Basically, the approval model entry id is returned from the approval template and its corresponding primary model data is matched and returned back to the template to show the comparison.

For the final save, a simple model save action is triggered when the approval status is updated from the UI template.

# views.py

# Submit review
@csrf_exempt
def submit_review(request):
    review_data = []
    review_error = ""
    
    # Save entry based on action
    try:
        action = request.POST.get('action')
        server_approval = ServerApproval.objects.get(pk=request.POST.get('id'))
        
        if action == 'approved':
            server_approval.status = 'Approved'
            review_data.append({'response': 'Change APPROVED successfully!'})
        elif action == 'onhold':
            server_approval.status = 'On Hold'
            review_data.append({'response': 'Change status set to ON HOLD'})
        elif action == 'rejected':
            server_approval.status = 'Rejected'
            review_data.append({'response': 'Change REJECTED successfully!'})
        
        server_approval.datetime = datetime.datetime.now()
        server_approval.save()
    
    except Exception as err:
            review_error = str(err)
    
    return  HttpResponse(json.dumps({"review_data": review_data, "review_error": review_error}, cls = DjangoJSONEncoder, indent = None, separators = (',', ':')),
                     content_type='application/json;charset=utf-8')

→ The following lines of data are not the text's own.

**src/rtl/pcileech_ft601_emu_pkg.sv**
```systemverilog
// ---------------------------------------------------------------------------
// pcileech_ft601_emu_pkg
//   Shared types and helpers for the FT601 chip-side emulator.
//   - FT601 bus widths (data, byte enables, and the combined write-FIFO word).
//   - Pacer state enum (ACT / GAP) and the per-direction pacer record.
//   - pace_next(): one clock step of a burst/gap pacer.
//   - sat_inc16(): saturating increment for the 16-bit error counters.
// ---------------------------------------------------------------------------
package pcileech_ft601_emu_pkg;

  localparam int FT_DATA_W  = 32;
  localparam int FT_BE_W    = 4;
  localparam int FT_WR_W    = FT_DATA_W + FT_BE_W;
  localparam int PACE_CNT_W = 16;

  typedef enum logic {
    PACE_ACT = 1'b0,
    PACE_GAP = 1'b1
  } pace_state_e;

  // One pacer: the FSM state, transfers seen in the current burst, and the
  // remaining forced-idle cycles while in GAP.
  typedef struct packed {
    pace_state_e             state;
    logic [PACE_CNT_W-1:0]   burst_cnt;
    logic [PACE_CNT_W-1:0]   gap_cnt;
  } pace_t;

  localparam pace_t PACE_RESET = '{state: PACE_ACT, burst_cnt: '0, gap_cnt: '0};

  // Next pacer value given whether a transfer happens on this edge.
  // burst == 0 disables pacing entirely. A burst that completes with gap == 0
  // simply restarts counting instead of entering a zero-length GAP.
  function automatic pace_t pace_next(
    input pace_t                 cur,
    input logic                  xfer,
    input logic [PACE_CNT_W-1:0] burst,
    input logic [PACE_CNT_W-1:0] gap
  );
    pace_t nxt;
    nxt = cur;
    case (cur.state)
      PACE_ACT: begin
        if (xfer && (burst != '0)) begin
          nxt.burst_cnt = cur.burst_cnt + 1'b1;
          if (nxt.burst_cnt == burst) begin
            if (gap == '0) begin
              nxt.burst_cnt = '0;
            end else begin
              nxt.state   = PACE_GAP;
              nxt.gap_cnt = gap;
            end
          end
        end
      end
      PACE_GAP: begin
        nxt.gap_cnt = cur.gap_cnt - 1'b1;
        if (nxt.gap_cnt == '0) begin
          nxt.state     = PACE_ACT;
          nxt.burst_cnt = '0;
        end
      end
      default: nxt = PACE_RESET;
    endcase
    return nxt;
  endfunction

  function automatic logic [15:0] sat_inc16(input logic [15:0] val, input logic en);
    return (en && (val != 16'hFFFF)) ? val + 16'd1 : val;
  endfunction

endpackage

```
**src/rtl/pcileech_ft601_emu_fifo.sv**
```systemverilog
// ---------------------------------------------------------------------------
// pcileech_ft601_emu_fifo
//   Synchronous first-word-fall-through FIFO with a registered head word.
//   The head register always holds the oldest entry (or zero when empty), so
//   consumers see data in the same cycle the count becomes non-zero.
//   A pop and a push on the same edge are both honoured: a full FIFO still
//   accepts a push that coincides with a pop.
//
//   Ports
//     i_clk        clock
//     i_flush      synchronous clear of pointers, count and head
//     i_push       push request; ignored when full unless popping too
//     i_data       word to push
//     i_pop        pop request; ignored when empty
//     o_head       oldest word (zero while empty)
//     o_count      current occupancy
//     o_count_nxt  occupancy after this edge (for look-ahead flags)
// ---------------------------------------------------------------------------
module pcileech_ft601_emu_fifo #(
  parameter int WIDTH      = 32,
  parameter int DEPTH_LOG2 = 4
) (
  input  logic                  i_clk,
  input  logic                  i_flush,
  input  logic                  i_push,
  input  logic [WIDTH-1:0]      i_data,
  input  logic                  i_pop,
  output logic [WIDTH-1:0]      o_head,
  output logic [DEPTH_LOG2:0]   o_count,
  output logic [DEPTH_LOG2:0]   o_count_nxt
);

  localparam int                DEPTH    = 1 << DEPTH_LOG2;
  localparam logic [DEPTH_LOG2:0] FULL_CNT = (DEPTH_LOG2 + 1)'(DEPTH);

  logic [WIDTH-1:0]       r_mem [DEPTH];
  logic [DEPTH_LOG2-1:0]  r_wr_ptr;
  logic [DEPTH_LOG2-1:0]  r_rd_ptr;
  logic [DEPTH_LOG2:0]    r_count;
  logic [WIDTH-1:0]       r_head;

  logic                   w_pop;
  logic                   w_push;
  logic [DEPTH_LOG2-1:0]  w_rd_ptr_nxt;
  logic [DEPTH_LOG2:0]    w_count_after_pop;
  logic [DEPTH_LOG2:0]    w_count_nxt;

  assign w_pop             = i_pop && (r_count != '0);
  assign w_push            = i_push && ((r_count != FULL_CNT) || w_pop);
  assign w_rd_ptr_nxt      = r_rd_ptr + DEPTH_LOG2'(w_pop);
  assign w_count_after_pop = r_count - (DEPTH_LOG2 + 1)'(w_pop);
  assign w_count_nxt       = w_count_after_pop + (DEPTH_LOG2 + 1)'(w_push);

  // NOTE: the storage array is deliberately not reset; validity is tracked by
  // the pointers and count alone, which keeps the array mappable to RAM.
  always_ff @(posedge i_clk) begin
    if (w_push) begin
      r_mem[r_wr_ptr] <= i_data;
    end
  end

  // NOTE: sequential state uses non-blocking assignments so every register
  // samples pre-edge values regardless of statement order.
  always_ff @(posedge i_clk) begin
    if (i_flush) begin
      r_wr_ptr <= '0;
      r_rd_ptr <= '0;
      r_count  <= '0;
      r_head   <= '0;
    end else begin
      if (w_push) begin
        r_wr_ptr <= r_wr_ptr + 1'b1;
      end
      r_rd_ptr <= w_rd_ptr_nxt;
      r_count  <= w_count_nxt;
      // Head selection: empty -> zero; the only surviving word is the one
      // arriving now -> bypass it; otherwise read the next stored entry.
      if (w_count_nxt == '0) begin
        r_head <= '0;
      end else if (w_count_after_pop == '0) begin
        r_head <= i_data;
      end else begin
        r_head <= r_mem[w_rd_ptr_nxt];
      end
    end
  end

  assign o_head      = r_head;
  assign o_count     = r_count;
  assign o_count_nxt = w_count_nxt;

endmodule

```
**src/rtl/pcileech_ft601_emu.sv**
```systemverilog
// ---------------------------------------------------------------------------
// pcileech_ft601_emu
//   Chip-side model of the FT601 245-synchronous FIFO bus. It answers the
//   FPGA master's pins so the FT601 path can run board-less (loopback or
//   simulation). Host stream ports stand in for the USB host:
//     host_tx_* -> RD FIFO -> ft601_data_o  (FPGA reads)
//     ft601_data_i/be -> WR FIFO -> host_rx_*  (FPGA writes)
//   Burst/gap pacers per direction force rxf_n/txe_n high periodically to
//   exercise the master's back-pressure handling.
//
//   Ports
//     clk, rst               bus clock; synchronous active-high reset
//     ft601_rst_n            chip reset from FPGA, low flushes like rst
//     ft601_data_i/o/oe      bus data in, data out, chip-drives-bus enable
//     ft601_be               byte enables captured with each write
//     ft601_rxf_n/txe_n      chip status flags (low = word ready / space)
//     ft601_wr_n/rd_n/oe_n   FPGA strobes
//     ft601_siwu_n           unused tie-off
//     host_tx_*              host push stream toward the FPGA
//     host_rx_*              host pop stream of FPGA-written words
//     err_ovr_cnt            writes attempted while txe_n=1 (saturating)
//     err_udr_cnt            reads attempted while rxf_n=1 (saturating)
// ---------------------------------------------------------------------------
module pcileech_ft601_emu
  import pcileech_ft601_emu_pkg::*;
#(
  parameter int PARAM_DEPTH_LOG2 = 4,
  parameter int PARAM_TXE_BURST  = 0,
  parameter int PARAM_TXE_GAP    = 2,
  parameter int PARAM_RXF_BURST  = 0,
  parameter int PARAM_RXF_GAP    = 2
) (
  input  logic                 clk,
  input  logic                 rst,
  input  logic                 ft601_rst_n,
  input  logic [FT_DATA_W-1:0] ft601_data_i,
  output logic [FT_DATA_W-1:0] ft601_data_o,
  output logic                 ft601_data_oe,
  input  logic [FT_BE_W-1:0]   ft601_be,
  output logic                 ft601_rxf_n,
  output logic                 ft601_txe_n,
  input  logic                 ft601_wr_n,
  input  logic                 ft601_rd_n,
  input  logic                 ft601_oe_n,
  input  logic                 ft601_siwu_n,
  input  logic [FT_DATA_W-1:0] host_tx_data,
  input  logic                 host_tx_valid,
  output logic                 host_tx_ready,
  output logic [FT_DATA_W-1:0] host_rx_data,
  output logic [FT_BE_W-1:0]   host_rx_be,
  output logic                 host_rx_valid,
  input  logic                 host_rx_ready,
  output logic [15:0]          err_ovr_cnt,
  output logic [15:0]          err_udr_cnt
);

  localparam logic [PARAM_DEPTH_LOG2:0] FULL_CNT =
    (PARAM_DEPTH_LOG2 + 1)'(1 << PARAM_DEPTH_LOG2);
  localparam logic [PACE_CNT_W-1:0] TXE_BURST = PACE_CNT_W'(PARAM_TXE_BURST);
  localparam logic [PACE_CNT_W-1:0] TXE_GAP   = PACE_CNT_W'(PARAM_TXE_GAP);
  localparam logic [PACE_CNT_W-1:0] RXF_BURST = PACE_CNT_W'(PARAM_RXF_BURST);
  localparam logic [PACE_CNT_W-1:0] RXF_GAP   = PACE_CNT_W'(PARAM_RXF_GAP);

  // Registered outputs and pacer state.
  logic        r_data_oe;
  logic        r_rxf_n;
  logic        r_txe_n;
  logic        r_host_tx_ready;
  logic        r_host_rx_valid;
  logic [15:0] r_err_ovr;
  logic [15:0] r_err_udr;
  pace_t       r_rxf_pace;
  pace_t       r_txe_pace;

  logic                      w_flush;
  logic                      w_rd_pop;
  logic                      w_wr_push;
  logic                      w_rd_udr;
  logic                      w_wr_ovr;
  logic [FT_DATA_W-1:0]      w_rd_head;
  logic [FT_WR_W-1:0]        w_wr_head;
  logic [PARAM_DEPTH_LOG2:0] w_rd_cnt;
  logic [PARAM_DEPTH_LOG2:0] w_rd_cnt_nxt;
  logic [PARAM_DEPTH_LOG2:0] w_wr_cnt;
  logic [PARAM_DEPTH_LOG2:0] w_wr_cnt_nxt;
  pace_t                     w_rxf_pace_nxt;
  pace_t                     w_txe_pace_nxt;
  logic                      w_unused;

  assign w_flush = rst || !ft601_rst_n;

  // Transfers are qualified by the registered flags the FPGA actually saw;
  // strobes against a raised flag are dropped and only counted as errors.
  assign w_rd_pop  = !ft601_oe_n && !ft601_rd_n && !r_rxf_n;
  assign w_wr_push = !ft601_wr_n && !r_txe_n;
  assign w_rd_udr  = !ft601_rd_n && r_rxf_n;
  assign w_wr_ovr  = !ft601_wr_n && r_txe_n;

  // RD FIFO: host -> FPGA.
  pcileech_ft601_emu_fifo #(
    .WIDTH      (FT_DATA_W),
    .DEPTH_LOG2 (PARAM_DEPTH_LOG2)
  ) u_rd_fifo (
    .i_clk       (clk),
    .i_flush     (w_flush),
    .i_push      (host_tx_valid),
    .i_data      (host_tx_data),
    .i_pop       (w_rd_pop),
    .o_head      (w_rd_head),
    .o_count     (w_rd_cnt),
    .o_count_nxt (w_rd_cnt_nxt)
  );

  // WR FIFO: FPGA -> host, byte enables travel with their word.
  pcileech_ft601_emu_fifo #(
    .WIDTH      (FT_WR_W),
    .DEPTH_LOG2 (PARAM_DEPTH_LOG2)
  ) u_wr_fifo (
    .i_clk       (clk),
    .i_flush     (w_flush),
    .i_push      (w_wr_push),
    .i_data      ({ft601_be, ft601_data_i}),
    .i_pop       (host_rx_ready),
    .o_head      (w_wr_head),
    .o_count     (w_wr_cnt),
    .o_count_nxt (w_wr_cnt_nxt)
  );

  // NOTE: always_comb writes every output on every pass, so no latch can be
  // inferred for the pacer look-ahead values.
  always_comb begin
    w_rxf_pace_nxt = pace_next(r_rxf_pace, w_rd_pop,  RXF_BURST, RXF_GAP);
    w_txe_pace_nxt = pace_next(r_txe_pace, w_wr_push, TXE_BURST, TXE_GAP);
  end

  // Flags are derived from post-edge occupancy and pacer state, so they are
  // already correct on the edge that performs the last permitted transfer.
  always_ff @(posedge clk) begin
    if (w_flush) begin
      r_data_oe       <= 1'b0;
      r_rxf_n         <= 1'b1;
      r_txe_n         <= 1'b1;
      r_host_tx_ready <= 1'b1;
      r_host_rx_valid <= 1'b0;
      r_err_ovr       <= '0;
      r_err_udr       <= '0;
      r_rxf_pace      <= PACE_RESET;
      r_txe_pace      <= PACE_RESET;
    end else begin
      r_data_oe       <= !ft601_oe_n;
      r_rxf_pace      <= w_rxf_pace_nxt;
      r_txe_pace      <= w_txe_pace_nxt;
      r_rxf_n         <= (w_rd_cnt_nxt == '0) || (w_rxf_pace_nxt.state == PACE_GAP);
      r_txe_n         <= (w_wr_cnt_nxt == FULL_CNT) || (w_txe_pace_nxt.state == PACE_GAP);
      r_host_tx_ready <= (w_rd_cnt_nxt != FULL_CNT);
      r_host_rx_valid <= (w_wr_cnt_nxt != '0);
      r_err_ovr       <= sat_inc16(r_err_ovr, w_wr_ovr);
      r_err_udr       <= sat_inc16(r_err_udr, w_rd_udr);
    end
  end

  assign ft601_data_o  = w_rd_head;
  assign ft601_data_oe = r_data_oe;
  assign ft601_rxf_n   = r_rxf_n;
  assign ft601_txe_n   = r_txe_n;
  assign host_tx_ready = r_host_tx_ready;
  assign host_rx_data  = w_wr_head[FT_DATA_W-1:0];
  assign host_rx_be    = w_wr_head[FT_WR_W-1:FT_DATA_W];
  assign host_rx_valid = r_host_rx_valid;
  assign err_ovr_cnt   = r_err_ovr;
  assign err_udr_cnt   = r_err_udr;

  // Wake-up pin and current occupancies are not needed by this model.
  assign w_unused = ^{ft601_siwu_n, w_rd_cnt, w_wr_cnt};

endmodule

```
**config.mk**
```make
export PLATFORM = sky130hd
export DESIGN_NAME = pcileech_ft601_emu
export DESIGN_NICKNAME = d
export VERILOG_FILES = /design/src/rtl/pcileech_ft601_emu_pkg.sv /design/src/rtl/pcileech_ft601_emu_fifo.sv /design/src/rtl/pcileech_ft601_emu.sv
export SDC_FILE = /design/constraint.sdc
export NUM_CORES = 1
export LEC_CHECK = 0
export BUFFER_PORTS_ARGS = -buffer_cell sky130_fd_sc_hd__clkbuf_2
export CORE_ASPECT_RATIO = 2
export CORE_MARGIN = 2
export CORE_UTILIZATION = 55
export DETAILED_ROUTE_END_ITERATION = 12
export PLACE_DENSITY = 0.81
export SLEW_MARGIN = 40
export SYNTH_ARGS = -nofsm -noshare
export SYNTH_HDL_FRONTEND = slang
export SYNTH_SLANG_ARGS = --single-unit
export TNS_END_PERCENT = 50
```
**constraint.sdc**
```tcl
create_clock -name clk -period 13.18 [get_ports clk]
set_clock_uncertainty 0.15 [all_clocks]
set_input_delay 1.977 -clock clk [delete_from_list [all_inputs] [get_ports clk]]
set_output_delay 1.977 -clock clk [all_outputs]
set_load 0.01 [all_outputs]
```
==> results of run 1 <==
## logic make-up (layout without fill, tap and decap cells)
family	after synthesis	in the layout	synth area share
AOI/OAI and AO/OA	325	325	0.0464
and+or+nand+nor	381	381	0.0387
DFF	1253	1253	0.751
adders and majority gates	26	26	0.00679
other	0	2	0
buffers and inverters	156	460	0.0143
muxes	275	275	0.128
xor gates and xnor gates	80	80	0.0146
## per-stage QoR
stage	power [uW]	worst slack [ps]	hold slack (ps)	utilization
after global placement	4940	6120	346	0.582
after detailed placement	4960	6530	361	0.583
after CTS	8070	7190	372	0.623
final	8040	7710	375	0.624
after global routing	8250	7540	403	0.624
after floorplan	4760	7320	329	-
## state kept, by name (all words and copies together), names as in the netlist
name,flops
u_wr_fifo.r_mem,576
host_rx_valid,1
err_udr_cnt,16
u_rd_fifo.r_wr_ptr,4
host_tx_ready,1
u_rd_fifo.o_count,5
u_wr_fifo.o_head,36
u_rd_fifo.o_head,32
err_ovr_cnt,16
r_rxf_pace,17
u_wr_fifo.r_wr_ptr,4
ft601_rxf_n,1
ft601_txe_n,1
r_txe_pace,17
u_wr_fifo.r_rd_ptr,4
ft601_data_oe,1
u_wr_fifo.o_count,5
u_rd_fifo.r_rd_ptr,4
u_rd_fifo.r_mem,512
## worst reg2reg max path, delay by kind of cell, from the launching register on
| kind | cells | cell delay, ps |
|---|---|---|
| flops | 1 | 360 |
| buf+inv | 3 | 1640 |
| fa+ha+maj | 2 | 750 |
| mux | 1 | 360 |
| compound gates | 4 | 830 |
| simple gates | 1 | 500 |
## routing by layer
metal	wire length (um)	up-vias	GRT usage
met5	32	-	0
met4	5930	6	0.138
met3	10400	377	0.0482
met2	59800	1781	0.447
met1	37300	13028	0.298
li1	-	10480	-
## area by class of cell
cell class                 count  area share
sequential                  1253       0.665
multi-input combinational   1087       0.215
clock buffer                 130      0.0501
timing repair buffer         240      0.0272
tap                         1162      0.0269
clock inverter                63      0.0144
inverter                      27     0.00187
antenna                        2   0.0000925
## where the power goes
part | switching (uW) | total, uW | internal (uW)
Sequential | 18.1 | 4360 | 4350
Clock | 1420 | 3160 | 1740
Combinational | 321 | 519 | 197
Total | 1760 | 8040 | 6280
## cell usage after synthesis (6+ instances only)
master / count / area, sq um
nand3_1: 17 / 85.1
edfxtp_1: 1088 / 32700
buf_2: 40 / 200
nand3b_1: 8 / 60.1
nor2_1: 130 / 488
a22o_1: 137 / 1200
o21ai_0: 77 / 385
nor3b_1: 8 / 60.1
xnor2_1: 39 / 342
a21oi_1: 87 / 435
inv_1: 27 / 101
nand2b_1: 9 / 56.3
xor2_1: 41 / 359
nand2_1: 105 / 394
mux4_2: 272 / 6130
dfxtp_1: 165 / 3300
nand4_1: 19 / 119
and2_1: 14 / 87.6
ha_1: 26 / 325
or3_1: 6 / 37.5
nor4_1: 8 / 50.1
clkbuf_1: 81 / 304
nor3_1: 28 / 140
## cell usage in the layout, fill, tap and decap left out, types with 10 or more instances in the layout
| cell type | n |
|---|---|
| a21oi_1 | 86 |
| clkinv_1 | 10 |
| clkbuf_1 | 24 |
| edfxtp_1 | 1088 |
| nand4_1 | 19 |
| nand2_1 | 105 |
| xor2_1 | 41 |
| bufinv_16 | 13 |
| ha_1 | 22 |
| inv_1 | 27 |
| clkinv_2 | 20 |
| nor3_1 | 20 |
| nand3_1 | 17 |
| mux4_2 | 272 |
| clkbuf_16 | 103 |
| dfxtp_1 | 165 |
| nor2_1 | 98 |
| a22o_1 | 137 |
| o21ai_0 | 77 |
| and2_1 | 14 |
| nor2_4 | 28 |
| xnor2_1 | 39 |
| clkbuf_2 | 180 |
| buf_4 | 51 |
## worst paths after layout
check | slack (ps) | from | end | cells past startpoint
worst min-delay path | 380 | r_rxf_pace[3]$_SDFFE_PP0P_ | r_rxf_pace[3]$_SDFFE_PP0P_ | 2
worst max register to register | 8500 | u_wr_fifo.o_count[2]$_SDFF_PP0_ | u_wr_fifo.o_head[16]$_SDFF_PP0_ | 11
worst min register to register | 380 | r_rxf_pace[3]$_SDFFE_PP0P_ | r_rxf_pace[3]$_SDFFE_PP0P_ | 2
worst max-delay path | 7710 | ft601_rd_n | u_rd_fifo.o_head[4]$_SDFF_PP0_ | 11
==> metrics.txt, run 1 <==
status=finished clean; crit path kind=in -> reg; synth warn=0; TritonCTS buffer count=102; TritonRoute pass-1 iters=6; #FFs+latches synth=1253; # resized after CTS=0; RSZ-0062 raised after global routing=no; Crit-path slowest cell=a2111oi_1; worst skew pair latency=720 ps; Syn Inst Count=2496; # DRC=0; crit share post-route=0.415; GR Util All Layers=0.256; Worst VDD drop=0.183 mV; CTS max path bufs=3; crit path capture type=register; Min-Delay Path Class=reg -> reg; # Max-Cap Violations=0; IO Pins=182; Buf+Inv Stages, Crit Path=4; 1st-iter DRT viols=3144; critical path's top delay family=buffers and inverters; TNS Setup=0 ps; Die H=421 um; Placer Congestion=0.751; Max-slew headroom=0.440; Setup violations, final=0; LEAKAGE=0.0172 uW; final hold vios=0; DP HPWL=59600 um; Slew Limit Fails=0; placed inst area=0.0505 sq mm; register area share after synthesis=0.751; final cell count without fillers=3964; Die X=213 um; IO Port Bufs=180; layout cell share with drive strength beyond 1=0.262; critical path launch point type=input pin; Setup Buffers After CTS=0; Initial Util=0.553; number of global-route vias before repair=26757; Fmax=0.183 GHz; register area=0.0360 sq mm; FILL cells=5618; syn_nets=2599; design area=0.0541 sq mm; CTS clk-pin slew, worst paths=70 ps; Worst Path Required=13590 ps; slowest cell delay on critical path=740 ps; area of the core=0.0867 sq mm; PwrDens=149 mW/mm^2; clock tree root driver cell=clkbuf_16; Die ar.=0.0897 sq mm; Synth Cell Area=0.0479 sq mm; nets=2814; Avg Inst Size Synth=19.2 sq um; pin count of the biggest net entering global routing=87; wirelength, routed=113000 um; GR Overflow Total=0; Layout area overhead=12.9%; first-pass GRT wire length=167000 um; multi-input combinational cell area=0.0116 sq mm; post-synth cell types=61; clk sinks=1253; via count=25672; Core Rows=153; Worst-Margin Slew=840 ps; CTS tree=done; critical path arrival=5880 ps; CP max FO=53; Post-synth ARST share=0; Post-synth EDFFs=1088; Post-synth top flop=edfxtp_1; fin crit period=5470 ps; hold_buf cts=0; Final ANT Viol Nets=0; H-Tree Depth=3; initial antenna violation count=5; dpl cells=3765; drt wl/cell=28.6 um; Avg Vias per Cell=6.48; cells along the critical path=clkbuf_2 > a2111oi_1 > ha_4 > ha_4 > buf_4 > buf_12 > buf_4 > mux4_2 > a22o_1 > o21ai_0 > a21oi_1
Power figures use the tool's default switching activity.
==> run 2: changes to the inputs <==
--- a/config.mk
+++ b/config.mk
@@ -10,7 +10,7 @@
 export CORE_MARGIN = 2
 export CORE_UTILIZATION = 55
 export DETAILED_ROUTE_END_ITERATION = 12
-export PLACE_DENSITY = 0.81
+export PLACE_DENSITY = 0.84
 export SLEW_MARGIN = 40
 export SYNTH_ARGS = -nofsm -noshare
 export SYNTH_HDL_FRONTEND = slang
==> constraint.sdc (replaced) <==
create_clock -name clk -period 4.95 [get_ports clk]
set_clock_uncertainty 0.15 [all_clocks]
set_input_delay 0.7425 -clock clk [delete_from_list [all_inputs] [get_ports clk]]
set_output_delay 0.7425 -clock clk [all_outputs]
set_load 0.01 [all_outputs]
==> run 2 against run 1 <==
Effect of this change:
- clock power rose to 2.6 times the previous value
- die area is the same
- power grew to 2.7 times the previous value
- sequential share of layout area down 0.31 points
- count of clock-buffer cells in the layout shrank 4
- via count grew 0.53%
- setup slack worse by 6600 ps
- first-iteration DRC count fell by 0.29%
- combinational power grew to 2.8 times the previous value
- cell count grew 0.83%
- routed wire length up 2.7%
- flip-flop and latch count unchanged
- critical path type is now reg -> reg
- critical endpoint is now u_wr_fifo.o_head[13]$_SDFF_PP0_
- highest routed layer is now met4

All invocations is done using AJAX and the response is returned as in the functions above to display to the user.

When a model approval change is saved with status approved, a post-save signal is used to save the entry to the primary model as below:

# Signal to handle server approval
@receiver(post_save, sender=ServerApproval)
def create_update_approved_server(sender, instance, **kwargs):
    # Add server entry on approval
    if instance.status == 'Approved' and instance.action == 'Add':
        server_obj = Server.objects.create(name = instance.name,
                                  component = instance.component,
                                  ip = instance.ip,
                                  dc = instance.dc,
                                  environment = instance.environment,
                                  type = instance.type,
                                  state = instance.state,
                                  group = instance.group,
                                  description = instance.description,
                                  requestor = instance.requestor,
                                  changed_by = instance.approver
                                  )
        server_obj.tags.add(*instance.tags.all())
        
    # Update server entry on approval
    if instance.status == 'Approved' and instance.action == 'Update':
        server_obj, created =  Server.objects.update_or_create(name = instance.name,
                                                               defaults = {'component': instance.component,
                                                                         'ip': instance.ip,
                                                                           'dc': instance.dc,
                                                                           'environment': instance.environment,
                                                                           'type': instance.type,
                                                                           'state': instance.state,
                                                                           'group': instance.group,
                                                                           'description': instance.description,
                                                                           'requestor': instance.requestor,
                                                                           'changed_by': instance.approver
                                                                           }
                                                               )
        server_obj.tags.add(*instance.tags.all())
    
    # Delete server entry on approval
    if instance.status == 'Approved' and instance.action == 'Delete':
        server_obj  = Server.objects.get(name = instance.name)
        server_obj.delete()

As I had a many-to-many field, had to add those after the model was saved using the .add () method as shown above. The signal ensures to add an entry to the primary table if not present (for add requests) and update an existing one if already present (update requests).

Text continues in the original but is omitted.